Cadets Salute Arthroscopy for the Treatment of Dislocated Shoulders

If you dislocate your shoulder, the usual treatment calls for a sling followed by rehabilitation. Unfortunately, this doesn’t reduce the chance that you’ll dislocate your shoulder again. If you’re young, you’re at an especially high risk for re-injury. Studies have shown that up to 94 percent of athletes under age 25 who dislocate their shoulders do it again.

Is there a better treatment? One that prevents re-injury in young patients? These authors looked at a surgical treatment for young athletes who dislocated their shoulders. The procedure involved an arthroscope–a camera-like device that lets surgeons see inside the joint. It requires very small incisions. (This is different from “open surgery,” in which surgeons make bigger incisions to see the joint.) Special tacks were used to keep shoulders in place.

The participants were 57 cadets at West Point. Six of them chose not to have surgery. They wore slings for three weeks and then did strength exercises. The goal was to return them to full activity in three months.

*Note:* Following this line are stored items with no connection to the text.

**src/rtl/id_ex_reg_pkg.sv**
```systemverilog
// Shared CPU definitions for the ID/EX boundary: default widths, register-index
// width, control-bundle field offsets and the per-edge update action encoding.
package id_ex_reg_pkg;

    localparam int unsigned DEF_DW     = 32;
    localparam int unsigned DEF_CTRL_W = 12;
    localparam int unsigned DEF_CNT_W  = 16;
    localparam int unsigned REG_W      = 5;

    localparam logic [REG_W-1:0] ZERO_REG = '0;

    // Field offsets inside the opaque control bundle; EX/MEM/WB decode these.
    localparam int unsigned CTRL_ALUOP_LSB    = 0;
    localparam int unsigned CTRL_ALUOP_W      = 4;
    localparam int unsigned CTRL_ALUSRC_BIT   = 4;
    localparam int unsigned CTRL_MEMTOREG_BIT = 5;
    localparam int unsigned CTRL_REGDST_BIT   = 6;
    localparam int unsigned CTRL_BRANCH_BIT   = 7;
    localparam int unsigned CTRL_JUMP_BIT     = 8;

    typedef enum logic [2:0] {
        ACT_RESET,
        ACT_FLUSH,
        ACT_HOLD,
        ACT_BUBBLE,
        ACT_LOAD
    } upd_act_e;

endpackage

```
**src/rtl/load_use_detect.sv**
```systemverilog
// Load-use hazard equation: a load in EX whose destination is read by the
// instruction currently in ID. Writes to $0 never create a dependency.
module load_use_detect
    import id_ex_reg_pkg::*;
(
    input  logic             i_ex_valid,
    input  logic             i_ex_mem_read,
    input  logic [REG_W-1:0] i_ex_rt,
    input  logic             i_id_valid,
    input  logic [REG_W-1:0] i_id_rs,
    input  logic [REG_W-1:0] i_id_rt,
    output logic             o_hazard
);

    logic w_rt_match;

    assign w_rt_match = (i_ex_rt == i_id_rs) | (i_ex_rt == i_id_rt);
    assign o_hazard   = i_ex_valid & i_ex_mem_read & (i_ex_rt != ZERO_REG)
                      & i_id_valid & w_rt_match;

endmodule

```
**src/rtl/id_ex_reg.sv**
```systemverilog
// ID/EX pipeline register with load-use bubble insertion, branch flush,
// downstream hold and a saturating bubble counter.
module id_ex_reg
    import id_ex_reg_pkg::*;
#(
    parameter int unsigned DW     = DEF_DW,
    parameter int unsigned CTRL_W = DEF_CTRL_W,
    parameter int unsigned CNT_W  = DEF_CNT_W
) (
    input  logic              clk,
    input  logic              rst,
    input  logic              id_valid,
    input  logic [DW-1:0]     id_pc,
    input  logic [DW-1:0]     id_rs_data,
    input  logic [DW-1:0]     id_rt_data,
    input  logic [DW-1:0]     id_ext_imm,
    input  logic [REG_W-1:0]  id_rs,
    input  logic [REG_W-1:0]  id_rt,
    input  logic [REG_W-1:0]  id_rd,
    input  logic              id_mem_read,
    input  logic              id_mem_write,
    input  logic              id_reg_write,
    input  logic [CTRL_W-1:0] id_ctrl,
    input  logic              flush,
    input  logic              ex_hold,
    output logic              id_stall,
    output logic              ex_valid,
    output logic [DW-1:0]     ex_pc,
    output logic [DW-1:0]     ex_rs_data,
    output logic [DW-1:0]     ex_rt_data,
    output logic [DW-1:0]     ex_ext_imm,
    output logic [REG_W-1:0]  ex_rs,
    output logic [REG_W-1:0]  ex_rt,
    output logic [REG_W-1:0]  ex_rd,
    output logic              ex_mem_read,
    output logic              ex_mem_write,
    output logic              ex_reg_write,
    output logic [CTRL_W-1:0] ex_ctrl,
    output logic [CNT_W-1:0]  bubble_cnt
);

    logic              r_valid;
    logic [DW-1:0]     r_pc;
    logic [DW-1:0]     r_rs_data;
    logic [DW-1:0]     r_rt_data;
    logic [DW-1:0]     r_ext_imm;
    logic [REG_W-1:0]  r_rs;
    logic [REG_W-1:0]  r_rt;
    logic [REG_W-1:0]  r_rd;
    logic              r_mem_read;
    logic              r_mem_write;
    logic              r_reg_write;
    logic [CTRL_W-1:0] r_ctrl;
    logic [CNT_W-1:0]  r_bubble_cnt;

    logic              w_hazard;
    upd_act_e          w_act;

    load_use_detect u_load_use_detect (
        .i_ex_valid    (r_valid),
        .i_ex_mem_read (r_mem_read),
        .i_ex_rt       (r_rt),
        .i_id_valid    (id_valid),
        .i_id_rs       (id_rs),
        .i_id_rt       (id_rt),
        .o_hazard      (w_hazard)
    );

    // A taken branch kills the dependent instruction, so it never needs to stall.
    assign id_stall = ex_hold | (w_hazard & ~flush);

    always_comb begin
        w_act = ACT_LOAD;
        if (rst) begin
            w_act = ACT_RESET;
        end else if (flush) begin
            w_act = ACT_FLUSH;
        end else if (ex_hold) begin
            w_act = ACT_HOLD;
        end else if (w_hazard) begin
            w_act = ACT_BUBBLE;
        end
    end

    always_ff @(posedge clk) begin
        case (w_act)
            ACT_RESET, ACT_FLUSH, ACT_BUBBLE: begin
                r_valid     <= 1'b0;
                r_pc        <= '0;
                r_rs_data   <= '0;
                r_rt_data   <= '0;
                r_ext_imm   <= '0;
                r_rs        <= '0;
                r_rt        <= '0;
                r_rd        <= '0;
                r_mem_read  <= 1'b0;
                r_mem_write <= 1'b0;
                r_reg_write <= 1'b0;
                r_ctrl      <= '0;
            end
            ACT_LOAD: begin
                r_valid     <= id_valid;
                r_pc        <= id_pc;
                r_rs_data   <= id_rs_data;
                r_rt_data   <= id_rt_data;
                r_ext_imm   <= id_ext_imm;
                r_rs        <= id_rs;
                r_rt        <= id_rt;
                r_rd        <= id_rd;
                r_mem_read  <= id_valid & id_mem_read;
                r_mem_write <= id_valid & id_mem_write;
                r_reg_write <= id_valid & id_reg_write;
                r_ctrl      <= id_valid ? id_ctrl : '0;
            end
            default: begin
            end
        endcase

        if (w_act == ACT_RESET) begin
            r_bubble_cnt <= '0;
        end else if (w_act == ACT_BUBBLE && r_bubble_cnt != '1) begin
            r_bubble_cnt <= r_bubble_cnt + CNT_W'(1);
        end
    end

    assign ex_valid     = r_valid;
    assign ex_pc        = r_pc;
    assign ex_rs_data   = r_rs_data;
    assign ex_rt_data   = r_rt_data;
    assign ex_ext_imm   = r_ext_imm;
    assign ex_rs        = r_rs;
    assign ex_rt        = r_rt;
    assign ex_rd        = r_rd;
    assign ex_mem_read  = r_mem_read;
    assign ex_mem_write = r_mem_write;
    assign ex_reg_write = r_reg_write;
    assign ex_ctrl      = r_ctrl;
    assign bubble_cnt   = r_bubble_cnt;

endmodule

```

The rest of the patients chose surgery. Three of them had injuries that could not be fixed with arthroscopy; these patients had open surgery instead.

The other 48 patients had the arthroscopic procedure. Forty-five were men and three were women. Their average age was 20. Most of the patients were injured while boxing, playing football, doing military training, or wrestling.

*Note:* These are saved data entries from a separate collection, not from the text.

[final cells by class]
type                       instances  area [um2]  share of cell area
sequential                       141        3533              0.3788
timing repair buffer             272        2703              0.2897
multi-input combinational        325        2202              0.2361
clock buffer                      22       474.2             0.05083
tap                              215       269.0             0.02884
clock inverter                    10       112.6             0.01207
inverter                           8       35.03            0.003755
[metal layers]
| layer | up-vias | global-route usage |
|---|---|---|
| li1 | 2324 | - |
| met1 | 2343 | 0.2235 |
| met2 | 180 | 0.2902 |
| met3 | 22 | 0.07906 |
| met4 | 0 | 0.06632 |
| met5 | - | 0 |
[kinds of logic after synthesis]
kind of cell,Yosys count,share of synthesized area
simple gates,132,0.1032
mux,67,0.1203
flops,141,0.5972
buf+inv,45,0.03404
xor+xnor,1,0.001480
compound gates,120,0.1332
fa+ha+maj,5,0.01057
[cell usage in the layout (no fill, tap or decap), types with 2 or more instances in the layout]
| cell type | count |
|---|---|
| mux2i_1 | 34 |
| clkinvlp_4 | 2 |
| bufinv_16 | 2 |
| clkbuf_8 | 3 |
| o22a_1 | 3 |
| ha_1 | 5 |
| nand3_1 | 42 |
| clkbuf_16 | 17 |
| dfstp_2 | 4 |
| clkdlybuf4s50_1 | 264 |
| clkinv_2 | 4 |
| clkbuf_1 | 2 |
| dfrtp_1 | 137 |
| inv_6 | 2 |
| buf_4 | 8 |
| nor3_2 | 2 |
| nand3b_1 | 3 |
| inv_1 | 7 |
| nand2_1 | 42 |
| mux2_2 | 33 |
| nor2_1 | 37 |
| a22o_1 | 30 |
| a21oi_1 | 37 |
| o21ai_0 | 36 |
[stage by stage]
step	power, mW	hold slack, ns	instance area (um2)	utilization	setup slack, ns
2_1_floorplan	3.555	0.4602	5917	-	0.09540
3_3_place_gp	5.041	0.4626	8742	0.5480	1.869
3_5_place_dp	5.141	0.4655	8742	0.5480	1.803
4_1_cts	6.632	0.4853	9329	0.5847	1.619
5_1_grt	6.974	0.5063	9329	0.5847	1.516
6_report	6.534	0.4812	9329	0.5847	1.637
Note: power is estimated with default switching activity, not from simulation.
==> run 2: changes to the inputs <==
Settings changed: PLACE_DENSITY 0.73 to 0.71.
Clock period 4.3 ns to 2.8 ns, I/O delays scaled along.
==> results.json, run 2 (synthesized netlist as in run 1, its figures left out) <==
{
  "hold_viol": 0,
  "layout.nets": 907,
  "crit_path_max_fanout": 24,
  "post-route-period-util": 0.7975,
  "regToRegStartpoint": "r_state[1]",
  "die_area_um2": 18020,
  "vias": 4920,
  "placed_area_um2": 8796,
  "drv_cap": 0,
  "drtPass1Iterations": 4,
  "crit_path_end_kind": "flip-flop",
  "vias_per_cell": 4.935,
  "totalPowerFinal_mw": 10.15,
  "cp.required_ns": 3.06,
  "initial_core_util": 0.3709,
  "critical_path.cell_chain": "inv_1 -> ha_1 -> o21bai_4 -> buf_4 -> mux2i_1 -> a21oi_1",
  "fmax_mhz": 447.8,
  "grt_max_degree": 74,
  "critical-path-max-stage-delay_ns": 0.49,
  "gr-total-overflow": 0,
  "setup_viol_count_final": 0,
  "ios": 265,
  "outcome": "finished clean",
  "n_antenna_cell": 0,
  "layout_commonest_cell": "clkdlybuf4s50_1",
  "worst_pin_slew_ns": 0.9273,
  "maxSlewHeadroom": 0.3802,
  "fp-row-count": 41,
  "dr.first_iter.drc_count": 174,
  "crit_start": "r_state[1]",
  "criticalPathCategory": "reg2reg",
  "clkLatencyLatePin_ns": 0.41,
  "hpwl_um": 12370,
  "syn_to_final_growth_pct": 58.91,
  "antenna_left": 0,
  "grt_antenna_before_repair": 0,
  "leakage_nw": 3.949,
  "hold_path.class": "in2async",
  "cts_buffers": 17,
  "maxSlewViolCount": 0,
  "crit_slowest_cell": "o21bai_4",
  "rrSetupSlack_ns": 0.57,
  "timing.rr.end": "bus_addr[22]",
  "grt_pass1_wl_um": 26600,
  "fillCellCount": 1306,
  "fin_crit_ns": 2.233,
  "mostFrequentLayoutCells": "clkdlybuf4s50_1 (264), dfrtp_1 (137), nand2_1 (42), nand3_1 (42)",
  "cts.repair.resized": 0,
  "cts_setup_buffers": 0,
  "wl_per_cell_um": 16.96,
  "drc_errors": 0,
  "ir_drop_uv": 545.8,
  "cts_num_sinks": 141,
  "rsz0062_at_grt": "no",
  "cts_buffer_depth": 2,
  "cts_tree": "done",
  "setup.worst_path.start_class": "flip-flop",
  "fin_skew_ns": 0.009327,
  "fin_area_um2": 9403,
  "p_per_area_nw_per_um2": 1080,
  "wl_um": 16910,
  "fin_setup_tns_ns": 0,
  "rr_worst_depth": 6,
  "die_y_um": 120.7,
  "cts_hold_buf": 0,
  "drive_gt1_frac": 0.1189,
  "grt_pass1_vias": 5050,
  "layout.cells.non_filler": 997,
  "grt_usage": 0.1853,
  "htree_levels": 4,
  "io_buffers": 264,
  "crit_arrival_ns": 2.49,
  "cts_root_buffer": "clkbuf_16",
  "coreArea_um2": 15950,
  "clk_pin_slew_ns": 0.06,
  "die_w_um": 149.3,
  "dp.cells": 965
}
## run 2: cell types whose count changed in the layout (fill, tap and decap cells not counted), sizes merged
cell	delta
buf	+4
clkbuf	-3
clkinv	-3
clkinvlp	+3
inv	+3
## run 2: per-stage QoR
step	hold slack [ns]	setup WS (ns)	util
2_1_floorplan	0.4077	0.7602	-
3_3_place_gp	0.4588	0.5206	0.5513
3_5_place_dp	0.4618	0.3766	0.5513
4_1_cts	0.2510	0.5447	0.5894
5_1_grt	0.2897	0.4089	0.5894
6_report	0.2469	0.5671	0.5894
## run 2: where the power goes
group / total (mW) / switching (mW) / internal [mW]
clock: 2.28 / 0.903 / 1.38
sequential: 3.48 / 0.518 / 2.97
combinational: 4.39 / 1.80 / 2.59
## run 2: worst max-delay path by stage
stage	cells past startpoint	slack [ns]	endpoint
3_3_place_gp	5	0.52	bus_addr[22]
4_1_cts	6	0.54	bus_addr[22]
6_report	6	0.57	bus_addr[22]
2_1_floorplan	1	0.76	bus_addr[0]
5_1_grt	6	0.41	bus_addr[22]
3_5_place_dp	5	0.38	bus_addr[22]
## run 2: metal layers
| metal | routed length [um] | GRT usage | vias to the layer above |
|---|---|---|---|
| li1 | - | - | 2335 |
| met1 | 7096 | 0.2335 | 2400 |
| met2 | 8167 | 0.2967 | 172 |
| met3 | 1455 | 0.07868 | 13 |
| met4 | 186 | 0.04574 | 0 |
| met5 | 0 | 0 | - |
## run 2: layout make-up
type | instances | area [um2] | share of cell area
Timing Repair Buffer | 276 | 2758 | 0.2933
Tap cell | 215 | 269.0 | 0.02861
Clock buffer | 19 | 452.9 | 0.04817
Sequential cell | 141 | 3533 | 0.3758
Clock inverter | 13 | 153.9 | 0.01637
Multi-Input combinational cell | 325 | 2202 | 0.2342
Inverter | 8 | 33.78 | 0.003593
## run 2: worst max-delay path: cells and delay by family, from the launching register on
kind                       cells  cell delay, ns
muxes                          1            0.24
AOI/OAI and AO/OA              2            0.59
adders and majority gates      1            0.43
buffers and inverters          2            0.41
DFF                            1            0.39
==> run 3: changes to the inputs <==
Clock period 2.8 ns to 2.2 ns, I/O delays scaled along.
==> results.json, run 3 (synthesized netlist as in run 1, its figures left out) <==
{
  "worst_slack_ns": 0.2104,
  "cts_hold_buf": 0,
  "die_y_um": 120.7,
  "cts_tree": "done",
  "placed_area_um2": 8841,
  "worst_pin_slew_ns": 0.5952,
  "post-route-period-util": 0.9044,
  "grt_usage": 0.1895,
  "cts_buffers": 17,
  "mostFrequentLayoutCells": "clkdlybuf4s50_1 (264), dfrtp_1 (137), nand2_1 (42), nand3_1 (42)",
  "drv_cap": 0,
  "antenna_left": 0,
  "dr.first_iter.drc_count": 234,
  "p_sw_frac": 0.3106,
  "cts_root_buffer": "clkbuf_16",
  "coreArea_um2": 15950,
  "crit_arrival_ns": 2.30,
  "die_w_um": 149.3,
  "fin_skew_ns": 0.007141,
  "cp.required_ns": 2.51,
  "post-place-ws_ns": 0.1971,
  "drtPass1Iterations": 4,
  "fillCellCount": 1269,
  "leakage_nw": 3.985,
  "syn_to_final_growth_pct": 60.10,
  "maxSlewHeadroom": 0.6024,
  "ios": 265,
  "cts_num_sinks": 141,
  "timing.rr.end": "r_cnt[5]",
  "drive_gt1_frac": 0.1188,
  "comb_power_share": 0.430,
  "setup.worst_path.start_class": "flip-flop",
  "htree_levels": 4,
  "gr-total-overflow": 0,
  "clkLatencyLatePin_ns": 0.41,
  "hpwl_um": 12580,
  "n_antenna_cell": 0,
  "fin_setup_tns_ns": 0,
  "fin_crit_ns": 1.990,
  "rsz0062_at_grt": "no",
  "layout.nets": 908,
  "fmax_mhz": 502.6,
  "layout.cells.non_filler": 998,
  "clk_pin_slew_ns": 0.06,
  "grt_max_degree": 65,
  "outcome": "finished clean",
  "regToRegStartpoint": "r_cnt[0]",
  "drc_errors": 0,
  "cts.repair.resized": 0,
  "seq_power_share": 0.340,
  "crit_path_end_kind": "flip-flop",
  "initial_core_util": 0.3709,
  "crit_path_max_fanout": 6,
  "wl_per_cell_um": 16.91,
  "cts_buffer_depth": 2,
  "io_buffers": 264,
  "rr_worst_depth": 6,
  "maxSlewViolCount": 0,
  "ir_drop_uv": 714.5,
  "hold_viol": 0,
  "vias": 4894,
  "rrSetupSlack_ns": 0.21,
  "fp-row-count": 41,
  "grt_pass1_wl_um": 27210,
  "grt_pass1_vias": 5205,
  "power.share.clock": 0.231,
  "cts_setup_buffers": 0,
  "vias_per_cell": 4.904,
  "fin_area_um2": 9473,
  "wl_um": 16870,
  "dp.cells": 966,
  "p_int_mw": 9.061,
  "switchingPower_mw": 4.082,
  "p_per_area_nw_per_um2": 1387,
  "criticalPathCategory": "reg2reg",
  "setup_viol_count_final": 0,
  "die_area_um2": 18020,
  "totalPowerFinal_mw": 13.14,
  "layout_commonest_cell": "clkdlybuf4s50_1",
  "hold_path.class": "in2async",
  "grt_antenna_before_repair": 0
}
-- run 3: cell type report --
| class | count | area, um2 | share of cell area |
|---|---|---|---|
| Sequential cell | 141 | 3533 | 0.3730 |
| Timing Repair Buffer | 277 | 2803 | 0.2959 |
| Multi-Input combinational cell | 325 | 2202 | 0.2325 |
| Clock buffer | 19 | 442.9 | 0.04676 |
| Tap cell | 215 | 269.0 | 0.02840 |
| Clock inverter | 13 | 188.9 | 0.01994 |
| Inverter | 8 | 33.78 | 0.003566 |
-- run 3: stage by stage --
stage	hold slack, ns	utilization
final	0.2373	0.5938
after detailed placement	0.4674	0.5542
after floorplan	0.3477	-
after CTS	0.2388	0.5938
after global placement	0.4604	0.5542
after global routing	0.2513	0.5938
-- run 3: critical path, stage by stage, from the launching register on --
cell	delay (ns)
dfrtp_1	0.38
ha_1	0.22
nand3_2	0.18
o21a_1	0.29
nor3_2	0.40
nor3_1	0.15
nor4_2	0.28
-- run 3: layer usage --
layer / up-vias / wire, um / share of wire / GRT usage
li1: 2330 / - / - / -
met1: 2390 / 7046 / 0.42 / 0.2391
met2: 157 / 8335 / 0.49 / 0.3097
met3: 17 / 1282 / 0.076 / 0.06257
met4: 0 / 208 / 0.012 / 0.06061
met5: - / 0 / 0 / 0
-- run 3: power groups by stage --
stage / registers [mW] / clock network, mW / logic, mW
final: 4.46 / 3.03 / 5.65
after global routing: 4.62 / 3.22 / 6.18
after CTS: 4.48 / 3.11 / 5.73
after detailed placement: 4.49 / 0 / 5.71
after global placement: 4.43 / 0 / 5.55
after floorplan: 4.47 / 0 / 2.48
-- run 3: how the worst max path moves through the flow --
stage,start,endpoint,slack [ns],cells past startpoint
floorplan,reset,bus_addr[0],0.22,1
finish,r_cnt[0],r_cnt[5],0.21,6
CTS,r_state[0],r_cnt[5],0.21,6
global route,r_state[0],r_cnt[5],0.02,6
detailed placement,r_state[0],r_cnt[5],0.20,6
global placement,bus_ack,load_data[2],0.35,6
<file path="config.mk">
export PLATFORM = sky130hd
export DESIGN_NAME = alu_issuer_flat
export DESIGN_NICKNAME = d
export VERILOG_FILES = /design/src/rtl/alu_pkg.sv /design/src/rtl/alu_issuer_if.sv /design/src/rtl/alu_resp_fifo.sv /design/src/rtl/alu_issuer.sv /design/src/flat_wrapper.sv
export SDC_FILE = /design/constraint.sdc
export NUM_CORES = 1
export LEC_CHECK = 0
export CELL_PAD_IN_SITES_DETAIL_PLACEMENT = 0
export CELL_PAD_IN_SITES_GLOBAL_PLACEMENT = 2
export CORE_MARGIN = 4
export CORE_UTILIZATION = 34
export CTS_CLUSTER_DIAMETER = 120
export DETAILED_ROUTE_END_ITERATION = 10
export PLACE_DENSITY_LB_ADDON = 0.1
export SLEW_MARGIN = 10
export SYNTH_ARGS = -nofsm -noshare
export SYNTH_HDL_FRONTEND = slang
export SYNTH_SLANG_ARGS = --single-unit
</file>
<file path="constraint.sdc">
create_clock -name clk -period 3.15 [get_ports clk]
set_input_delay 0.315 -clock clk [delete_from_list [all_inputs] [get_ports clk]]
set_output_delay 0.315 -clock clk [all_outputs]
set_load 0.005 [all_outputs]
</file>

Patients had surgery within 10 days of injury. After surgery, they wore a device to keep their shoulders from moving for a month. Strength training started at two months. Full activity was allowed four months after surgery.

Two to five years after surgery, 88 percent of the shoulders that had the arthroscopic treatment were completely stable. When asked to rate their shoulders on a scale from one to 100, with 100 being totally normal, patients who had arthroscopy gave their shoulders a 96. All of the patients with stable shoulders were able to return to sports. These patients also scored well on physical function.

Six patients who had the arthroscopic procedure dislocated their shoulders again. These injuries happened within a year and a half of surgery–or soon after patients resumed full activity.

What led to re-injury? Patients who’d had problems in both shoulders were at greater risk. So were those with more looseness and those who had poor tissue quality at the time of surgery. The authors think that playing collision sports may put patients at risk for another dislocation. But since all of the patients who had surgery returned to sports, this could not be evaluated.

Of the six patients who chose not to have surgery, only two had stable shoulders at follow-up. The other four had problems within a year and a half of treatment. Three of them wound up having surgery.

The arthroscopic procedure seems to be a safe, effective treatment for young athletes. The authors feel that arthroscopic treatment reduces the chance of re-injury compared to other kinds of surgery or no surgery at all.